RNA-seq analysis of chicken Primordial Germ Cells (PGCs) for identification of sexually dimorphic ge
Figure: A downstream pathway analysis of one of the gene (ECM receptor) found deferentially expressed between male and female PGCs
We are using RNA-seq to analyze the transcriptomes of chicken PGCs cultured in feeder-less culture medium. We are interested in finding genes differentially expressed in undifferentiated PGCs that distinguish genders and if particular gene networks might underlie differential growth patterns observed between male and female PGCs in-vitro. Our analyses also included PGCs from layers and broilers. High throughput Illumina sequencing reads were used to generate RPKM (Reads Per Kilobase per Million) values and analyzed using ArrayStar (DNAStar ver 13) and fRNAkenstein tools in CyVerse. We identified autosomal, W-linked, Z-linked, and unannotated genes which shows sexually dimorphic expression in both breeds. Interestingly some genes like FOXN1, whose expression is 2-fold higher in female PGCs, belong to the family of transcriptional factor (Forkhead) which have been shown to be dimorphically expressed between sexes but only in gonads.

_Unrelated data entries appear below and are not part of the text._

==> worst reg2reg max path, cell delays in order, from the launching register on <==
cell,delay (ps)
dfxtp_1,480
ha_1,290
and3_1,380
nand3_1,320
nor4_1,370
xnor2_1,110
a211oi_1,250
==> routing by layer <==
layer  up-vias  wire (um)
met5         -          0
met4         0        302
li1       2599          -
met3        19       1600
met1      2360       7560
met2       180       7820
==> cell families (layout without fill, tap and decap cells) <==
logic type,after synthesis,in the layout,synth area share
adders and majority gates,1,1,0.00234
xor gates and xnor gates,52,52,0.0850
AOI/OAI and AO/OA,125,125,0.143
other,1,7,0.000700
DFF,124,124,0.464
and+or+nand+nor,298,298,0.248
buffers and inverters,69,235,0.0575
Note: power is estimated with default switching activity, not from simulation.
## config.mk

```make
export PLATFORM = sky130hd
export DESIGN_NAME = ab_gen_flat
export DESIGN_NICKNAME = d
export VERILOG_FILES = /design/src/rtl/ab_pkg.sv /design/src/rtl/ab_gen_if.sv /design/src/rtl/ab_low.sv /design/src/rtl/ab_gen.sv /design/src/flat_wrapper.sv
export SDC_FILE = /design/constraint.sdc
export NUM_CORES = 1
export LEC_CHECK = 0
export ABC_AREA = 1
export CAP_MARGIN = 20
export CORE_ASPECT_RATIO = 0.5
export CORE_MARGIN = 2
export CORE_UTILIZATION = 64
export DETAILED_ROUTE_END_ITERATION = 10
export DONT_BUFFER_PORTS = 1
export PLACE_DENSITY = 0.85
export SLEW_MARGIN = 10
export SYNTH_ARGS = -nofsm -noshare
export SYNTH_HDL_FRONTEND = slang
export SYNTH_SLANG_ARGS = --single-unit
```

## constraint.sdc

```tcl
create_clock -name clk -period 4.5 [get_ports clk]
set_clock_uncertainty 0.05 [all_clocks]
set_input_delay 0.45 -clock clk [delete_from_list [all_inputs] [get_ports clk]]
set_output_delay 0.45 -clock clk [all_outputs]
set_load 0.01 [all_outputs]
```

It is interesting to note that prior to gonadogenesis, PGCs starts expressing genes differentially. [DDR1] Similarly the uncharacterized gene LOC1008596602 is W linked and expressed 3 fold higher expression in male PGCs vs female. We are interested in detecting the downstream pathways connecting the functional role of these differentially expressed genes between the sexes and between the two different types of chickens.